Task to complete:
Retype the records that come next, word for word.

The input:

----

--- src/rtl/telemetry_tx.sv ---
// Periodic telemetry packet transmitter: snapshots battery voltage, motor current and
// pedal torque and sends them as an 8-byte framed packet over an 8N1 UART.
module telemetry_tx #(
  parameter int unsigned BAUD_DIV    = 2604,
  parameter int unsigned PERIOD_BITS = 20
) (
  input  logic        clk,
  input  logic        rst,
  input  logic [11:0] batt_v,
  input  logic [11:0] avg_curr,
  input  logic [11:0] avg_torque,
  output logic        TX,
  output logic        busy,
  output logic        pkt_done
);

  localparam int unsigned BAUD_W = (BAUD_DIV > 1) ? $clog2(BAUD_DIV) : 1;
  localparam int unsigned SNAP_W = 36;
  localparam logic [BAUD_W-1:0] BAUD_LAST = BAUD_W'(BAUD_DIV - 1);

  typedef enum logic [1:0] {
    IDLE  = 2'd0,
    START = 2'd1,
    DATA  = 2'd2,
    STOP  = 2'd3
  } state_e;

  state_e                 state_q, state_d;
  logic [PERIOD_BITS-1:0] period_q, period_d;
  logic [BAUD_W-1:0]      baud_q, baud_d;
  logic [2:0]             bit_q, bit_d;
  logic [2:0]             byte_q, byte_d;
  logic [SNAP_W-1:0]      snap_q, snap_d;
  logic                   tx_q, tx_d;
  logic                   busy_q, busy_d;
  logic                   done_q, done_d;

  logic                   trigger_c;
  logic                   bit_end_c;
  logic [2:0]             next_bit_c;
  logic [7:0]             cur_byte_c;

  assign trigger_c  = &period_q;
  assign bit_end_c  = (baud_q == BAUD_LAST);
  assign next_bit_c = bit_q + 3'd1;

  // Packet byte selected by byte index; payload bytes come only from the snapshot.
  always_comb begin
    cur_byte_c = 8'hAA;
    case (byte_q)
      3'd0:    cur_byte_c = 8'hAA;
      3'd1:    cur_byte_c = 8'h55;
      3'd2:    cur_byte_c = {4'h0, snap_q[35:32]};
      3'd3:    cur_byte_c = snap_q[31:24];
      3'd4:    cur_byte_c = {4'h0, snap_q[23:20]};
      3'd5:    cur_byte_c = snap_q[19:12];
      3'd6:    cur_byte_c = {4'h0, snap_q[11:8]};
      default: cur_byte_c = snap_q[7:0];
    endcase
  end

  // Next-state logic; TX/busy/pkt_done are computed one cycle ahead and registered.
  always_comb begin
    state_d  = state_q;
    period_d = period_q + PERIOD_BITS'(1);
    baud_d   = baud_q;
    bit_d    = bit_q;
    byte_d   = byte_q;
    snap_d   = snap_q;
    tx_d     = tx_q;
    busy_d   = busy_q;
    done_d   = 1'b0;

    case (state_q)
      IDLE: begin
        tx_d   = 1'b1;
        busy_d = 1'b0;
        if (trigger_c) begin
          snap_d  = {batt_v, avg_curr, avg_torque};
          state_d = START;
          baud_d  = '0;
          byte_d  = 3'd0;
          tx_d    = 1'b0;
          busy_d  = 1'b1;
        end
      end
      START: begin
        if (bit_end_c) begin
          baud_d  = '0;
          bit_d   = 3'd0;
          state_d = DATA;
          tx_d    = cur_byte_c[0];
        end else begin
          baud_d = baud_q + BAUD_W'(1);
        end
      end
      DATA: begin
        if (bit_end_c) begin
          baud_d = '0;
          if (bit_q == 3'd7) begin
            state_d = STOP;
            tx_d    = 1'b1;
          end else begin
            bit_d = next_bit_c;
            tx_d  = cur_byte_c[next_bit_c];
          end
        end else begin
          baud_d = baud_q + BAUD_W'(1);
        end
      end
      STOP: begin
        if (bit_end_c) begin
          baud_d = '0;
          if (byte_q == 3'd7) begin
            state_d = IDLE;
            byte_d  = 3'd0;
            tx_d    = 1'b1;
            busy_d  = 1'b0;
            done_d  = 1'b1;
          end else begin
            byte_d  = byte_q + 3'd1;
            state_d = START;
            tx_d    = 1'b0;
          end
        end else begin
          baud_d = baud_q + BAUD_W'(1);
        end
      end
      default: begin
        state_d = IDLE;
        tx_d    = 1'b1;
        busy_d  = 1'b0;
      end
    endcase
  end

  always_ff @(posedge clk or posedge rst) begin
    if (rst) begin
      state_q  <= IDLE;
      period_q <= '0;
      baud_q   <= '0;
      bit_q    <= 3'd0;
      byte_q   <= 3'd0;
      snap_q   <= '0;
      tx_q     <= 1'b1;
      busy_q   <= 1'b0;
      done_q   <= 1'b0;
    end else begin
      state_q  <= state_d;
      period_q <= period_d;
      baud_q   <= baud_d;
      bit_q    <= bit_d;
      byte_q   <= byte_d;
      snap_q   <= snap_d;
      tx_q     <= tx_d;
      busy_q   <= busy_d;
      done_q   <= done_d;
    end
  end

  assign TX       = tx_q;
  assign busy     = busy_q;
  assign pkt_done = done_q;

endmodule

----

Result of the exercise:
--- src/rtl/telemetry_tx.sv ---
// Periodic telemetry packet transmitter: snapshots battery voltage, motor current and
// pedal torque and sends them as an 8-byte framed packet over an 8N1 UART.
module telemetry_tx #(
  parameter int unsigned BAUD_DIV    = 2604,
  parameter int unsigned PERIOD_BITS = 20
) (
  input  logic        clk,
  input  logic        rst,
  input  logic [11:0] batt_v,
  input  logic [11:0] avg_curr,
  input  logic [11:0] avg_torque,
  output logic        TX,
  output logic        busy,
  output logic        pkt_done
);

  localparam int unsigned BAUD_W = (BAUD_DIV > 1) ? $clog2(BAUD_DIV) : 1;
  localparam int unsigned SNAP_W = 36;
  localparam logic [BAUD_W-1:0] BAUD_LAST = BAUD_W'(BAUD_DIV - 1);

  typedef enum logic [1:0] {
    IDLE  = 2'd0,
    START = 2'd1,
    DATA  = 2'd2,
    STOP  = 2'd3
  } state_e;

  state_e                 state_q, state_d;
  logic [PERIOD_BITS-1:0] period_q, period_d;
  logic [BAUD_W-1:0]      baud_q, baud_d;
  logic [2:0]             bit_q, bit_d;
  logic [2:0]             byte_q, byte_d;
  logic [SNAP_W-1:0]      snap_q, snap_d;
  logic                   tx_q, tx_d;
  logic                   busy_q, busy_d;
  logic                   done_q, done_d;

  logic                   trigger_c;
  logic                   bit_end_c;
  logic [2:0]             next_bit_c;
  logic [7:0]             cur_byte_c;

  assign trigger_c  = &period_q;
  assign bit_end_c  = (baud_q == BAUD_LAST);
  assign next_bit_c = bit_q + 3'd1;

  // Packet byte selected by byte index; payload bytes come only from the snapshot.
  always_comb begin
    cur_byte_c = 8'hAA;
    case (byte_q)
      3'd0:    cur_byte_c = 8'hAA;
      3'd1:    cur_byte_c = 8'h55;
      3'd2:    cur_byte_c = {4'h0, snap_q[35:32]};
      3'd3:    cur_byte_c = snap_q[31:24];
      3'd4:    cur_byte_c = {4'h0, snap_q[23:20]};
      3'd5:    cur_byte_c = snap_q[19:12];
      3'd6:    cur_byte_c = {4'h0, snap_q[11:8]};
      default: cur_byte_c = snap_q[7:0];
    endcase
  end

  // Next-state logic; TX/busy/pkt_done are computed one cycle ahead and registered.
  always_comb begin
    state_d  = state_q;
    period_d = period_q + PERIOD_BITS'(1);
    baud_d   = baud_q;
    bit_d    = bit_q;
    byte_d   = byte_q;
    snap_d   = snap_q;
    tx_d     = tx_q;
    busy_d   = busy_q;
    done_d   = 1'b0;

    case (state_q)
      IDLE: begin
        tx_d   = 1'b1;
        busy_d = 1'b0;
        if (trigger_c) begin
          snap_d  = {batt_v, avg_curr, avg_torque};
          state_d = START;
          baud_d  = '0;
          byte_d  = 3'd0;
          tx_d    = 1'b0;
          busy_d  = 1'b1;
        end
      end
      START: begin
        if (bit_end_c) begin
          baud_d  = '0;
          bit_d   = 3'd0;
          state_d = DATA;
          tx_d    = cur_byte_c[0];
        end else begin
          baud_d = baud_q + BAUD_W'(1);
        end
      end
      DATA: begin
        if (bit_end_c) begin
          baud_d = '0;
          if (bit_q == 3'd7) begin
            state_d = STOP;
            tx_d    = 1'b1;
          end else begin
            bit_d = next_bit_c;
            tx_d  = cur_byte_c[next_bit_c];
          end
        end else begin
          baud_d = baud_q + BAUD_W'(1);
        end
      end
      STOP: begin
        if (bit_end_c) begin
          baud_d = '0;
          if (byte_q == 3'd7) begin
            state_d = IDLE;
            byte_d  = 3'd0;
            tx_d    = 1'b1;
            busy_d  = 1'b0;
            done_d  = 1'b1;
          end else begin
            byte_d  = byte_q + 3'd1;
            state_d = START;
            tx_d    = 1'b0;
          end
        end else begin
          baud_d = baud_q + BAUD_W'(1);
        end
      end
      default: begin
        state_d = IDLE;
        tx_d    = 1'b1;
        busy_d  = 1'b0;
      end
    endcase
  end

  always_ff @(posedge clk or posedge rst) begin
    if (rst) begin
      state_q  <= IDLE;
      period_q <= '0;
      baud_q   <= '0;
      bit_q    <= 3'd0;
      byte_q   <= 3'd0;
      snap_q   <= '0;
      tx_q     <= 1'b1;
      busy_q   <= 1'b0;
      done_q   <= 1'b0;
    end else begin
      state_q  <= state_d;
      period_q <= period_d;
      baud_q   <= baud_d;
      bit_q    <= bit_d;
      byte_q   <= byte_d;
      snap_q   <= snap_d;
      tx_q     <= tx_d;
      busy_q   <= busy_d;
      done_q   <= done_d;
    end
  end

  assign TX       = tx_q;
  assign busy     = busy_q;
  assign pkt_done = done_q;

endmodule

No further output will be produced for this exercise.